According to Internet Retailer, sales made through smart phones and other mobile devices rose by 38.7 percent last year, from US$75.03 billion (AU$97.94 billion) in 2014 to US$104.05 billion (AU$136 billion) in 2015. This is supported by the 2014 Comscore reports that 60 percent of digital media users spend more time with their mobile platforms than their desktops. More importantly, the use of mobile apps constitutes 51 percent of all digital activity.

Forbes writer John Koetsier notes that business apps have been enjoying a surge the past few years. Business apps pertain to a wide range of services, from companies pushing a product or a service, content aggregators that post business and news updates, to more functional that can be of great help in the office. Out of 96,000 apps published last year, 11,000 business apps were at the forefront in January. Game apps still rule at number one, but their number has been decreasing. In contrast, business apps, which were not even on the radar in 2010, have been climbing steadily to #3 and #2 in the rankings since 2012.

Koetsier believes that the trend is happening partly because smartphone owners are now becoming more confident about using apps at home, work, and whatever sphere of life they are busy in, at the moment. In short, they are becoming more comfortable using the apps.

The same situation happened with game apps years ago. MightySignal CEO Shane Wey described the behavioural shift, “ The quality of business apps is where consumer apps were two years ago, still figuring out the unique value proposition. Again, you’re dealing with smaller screens, but customers having it with them all the time … business apps should take advantage of being able to notify their customers of critical things, like servers going down, or important paperwork being signed.”

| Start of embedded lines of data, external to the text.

<file path="config.mk">
export PLATFORM = sky130hd
export DESIGN_NAME = code_lock
export DESIGN_NICKNAME = d
export VERILOG_FILES = /design/src/rtl/code_lock.sv
export SDC_FILE = /design/constraint.sdc
export NUM_CORES = 1
export LEC_CHECK = 0
export CAP_MARGIN = 0
export CORE_ASPECT_RATIO = 0.7
export CORE_MARGIN = 4
export CORE_UTILIZATION = 50
export DETAILED_ROUTE_END_ITERATION = 10
export PLACE_DENSITY = 0.71
export SYNTH_ARGS = -nofsm -noshare
export SYNTH_HDL_FRONTEND = slang
export SYNTH_SLANG_ARGS = --single-unit
</file>
<file path="constraint.sdc">
create_clock -name CLK -period 4.9 [get_ports CLK]
set_input_delay 0.735 -clock CLK [delete_from_list [all_inputs] [get_ports CLK]]
set_output_delay 0.735 -clock CLK [all_outputs]
set_load 0.005 [all_outputs]
</file>
<file path="src/rtl/code_lock.sv">
// Keypad code lock: CLOSED / OPENED / LOCKOUT FSM with a BCD entry buffer.
// Define CODE_LOCK_AUTO_RELOCK_EN to add the idle-open relock timer.
module code_lock #(
    parameter int NDIGITS        = 4,
    parameter int MAX_TRIES      = 3,
    parameter int LOCKOUT_CYCLES = 1024,
    parameter int RELOCK_CYCLES  = 4096
) (
    input  logic       CLK,
    input  logic       RESET,
    input  logic       KEY_VALID,
    input  logic [3:0] KEY_CODE,
    input  logic       OPEN,
    input  logic       CLOSE,
    input  logic       SET,
    output logic       LOCK,
    output logic       ALARM,
    output logic [3:0] DIGIT_CNT,
    output logic [3:0] FAIL_CNT
);

    localparam int BW = NDIGITS * 4;
    localparam int LW = $clog2(LOCKOUT_CYCLES);

    if (NDIGITS < 2 || NDIGITS > 8 || MAX_TRIES < 1 || MAX_TRIES > 15 ||
        LOCKOUT_CYCLES < 2 || RELOCK_CYCLES < 2) begin : g_param_err
        $error("code_lock: parameter out of range");
    end

    typedef enum logic [1:0] {
        CLOSED  = 2'd0,
        OPENED  = 2'd1,
        LOCKOUT = 2'd2
    } state_e;

    state_e          state_q, state_d;
    logic [BW-1:0]   buf_q, buf_d;
    logic [BW-1:0]   pwd_q, pwd_d;
    logic [3:0]      cnt_q, cnt_d;
    logic [3:0]      fail_q, fail_d;
    logic            lock_q, lock_d;
    logic            alarm_q, alarm_d;
    logic [LW-1:0]   lk_q, lk_d;

    logic            key_ok;
    logic            full;
    logic            match;
    logic [3:0]      fail_inc;

    assign key_ok   = KEY_VALID && (KEY_CODE <= 4'd9) &&
                      (cnt_q < 4'(NDIGITS));
    assign full     = (cnt_q == 4'(NDIGITS));
    assign match    = full && (buf_q == pwd_q);
    assign fail_inc = fail_q + 4'd1;

`ifdef CODE_LOCK_AUTO_RELOCK_EN
    localparam int RW = $clog2(RELOCK_CYCLES);
    logic [RW-1:0] rl_q, rl_d;
    logic          any_strobe;

    assign any_strobe = KEY_VALID | OPEN | SET | CLOSE;
`endif

    always_comb begin
        state_d = state_q;
        buf_d   = buf_q;
        pwd_d   = pwd_q;
        cnt_d   = cnt_q;
        fail_d  = fail_q;
        lock_d  = lock_q;
        alarm_d = alarm_q;
        lk_d    = lk_q;
`ifdef CODE_LOCK_AUTO_RELOCK_EN
        rl_d    = rl_q;
`endif
        unique case (state_q)
            CLOSED: begin
                if (CLOSE) begin
                    buf_d = '0;
                    cnt_d = '0;
                end else if (SET) begin
                    buf_d = buf_q;
                end else if (OPEN) begin
                    buf_d = '0;
                    cnt_d = '0;
                    if (match) begin
                        state_d = OPENED;
                        lock_d  = 1'b1;
                        fail_d  = '0;
`ifdef CODE_LOCK_AUTO_RELOCK_EN
                        rl_d    = RW'(RELOCK_CYCLES - 1);
`endif
                    end else begin
                        fail_d = fail_inc;
                        if (fail_inc == 4'(MAX_TRIES)) begin
                            state_d = LOCKOUT;
                            alarm_d = 1'b1;
                            lk_d    = LW'(LOCKOUT_CYCLES - 1);
                        end
                    end
                end else if (key_ok) begin
                    buf_d = {buf_q[BW-5:0], KEY_CODE};
                    cnt_d = cnt_q + 4'd1;
                end
            end
            OPENED: begin
`ifdef CODE_LOCK_AUTO_RELOCK_EN
                // Idle timeout first; any strobe below still acts normally.
                if (any_strobe) begin
                    rl_d = RW'(RELOCK_CYCLES - 1);
                end else if (rl_q == '0) begin
                    state_d = CLOSED;
                    lock_d  = 1'b0;
                    buf_d   = '0;
                    cnt_d   = '0;
                end else begin
                    rl_d = rl_q - RW'(1);
                end
`endif
                if (CLOSE) begin
                    state_d = CLOSED;
                    lock_d  = 1'b0;
                    buf_d   = '0;
                    cnt_d   = '0;
                end else if (SET) begin
                    if (full) begin
                        pwd_d = buf_q;
                        buf_d = '0;
                        cnt_d = '0;
                    end
                end else if (OPEN) begin
                    buf_d = buf_q;
                end else if (key_ok) begin
                    buf_d = {buf_q[BW-5:0], KEY_CODE};
                    cnt_d = cnt_q + 4'd1;
                end
            end
            LOCKOUT: begin
                if (lk_q == '0) begin
                    state_d = CLOSED;
                    alarm_d = 1'b0;
                    fail_d  = '0;
                    buf_d   = '0;
                    cnt_d   = '0;
                end else begin
                    lk_d = lk_q - LW'(1);
                end
            end
            default: begin
                state_d = CLOSED;
                lock_d  = 1'b0;
                alarm_d = 1'b0;
            end
        endcase
    end

    always_ff @(posedge CLK or posedge RESET) begin
        if (RESET) begin
            state_q <= CLOSED;
            buf_q   <= '0;
            pwd_q   <= '0;
            cnt_q   <= '0;
            fail_q  <= '0;
            lock_q  <= 1'b0;
            alarm_q <= 1'b0;
            lk_q    <= '0;
        end else begin
            state_q <= state_d;
            buf_q   <= buf_d;
            pwd_q   <= pwd_d;
            cnt_q   <= cnt_d;
            fail_q  <= fail_d;
            lock_q  <= lock_d;
            alarm_q <= alarm_d;
            lk_q    <= lk_d;
        end
    end

`ifdef CODE_LOCK_AUTO_RELOCK_EN
    always_ff @(posedge CLK or posedge RESET) begin
        if (RESET) begin
            rl_q <= '0;
        end else begin
            rl_q <= rl_d;
        end
    end
`endif

    assign LOCK      = lock_q;
    assign ALARM     = alarm_q;
    assign DIGIT_CNT = cnt_q;
    assign FAIL_CNT  = fail_q;

endmodule
</file>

Business 2 Community predicts that the need for business apps will accelerate as millennial customers use them as the platform of choice to shop instead of the traditional search being done on the Web.  It cites the case of Yihaodian, China’s largest online store. In the good old days of e-commerce, a customer will surf its website, do a search on the category of products, and put their selected groceries on the shopping cart. These days, Yihaodian creates an experience for the customers through its business app; they can stroll through a virtual supermarket, tap on the smartphone screens to make their choices, and then have the items delivered to their homes. It is experiences like these that have made industry insiders project a US$200 billion (AU$261 billion) revenue by next year from millennial smartphone users doing their virtual shopping through their business apps.

“Millennial customers are informed shoppers who weigh things before they shop or invest,” said Dom Einhorn, founder of finance and business news app Born2Invest. “It’s not just a matter of clicking on the app of a company, but seeing the value of what that company can offer them. They are hungry for information and keep themselves updated on the latest business trends, the smartest deals, and the hottest stocks. They want value for their money and business apps like ours provide the right kind of information to them.”

On any given day, millions of Born2Invest app users click on it to find updated, relevant data on the status of companies they would like to deal with or buy products from. The range is global, as every region in the planet is covered by dozens of journalists who file reports from the United States and Canada, Western and Eastern Europe, Asia, Africa, and the Middle East on real-time.

Business apps will soon become a fixture of the cell device screen, and their users will click on them with the same ease that they now turn to game apps every time they need a break. Game apps are still the undisputed king of the app world, but given the 80 percent increase of business apps year-in, year-out, they just might themselves facing stiffer competition in the near future.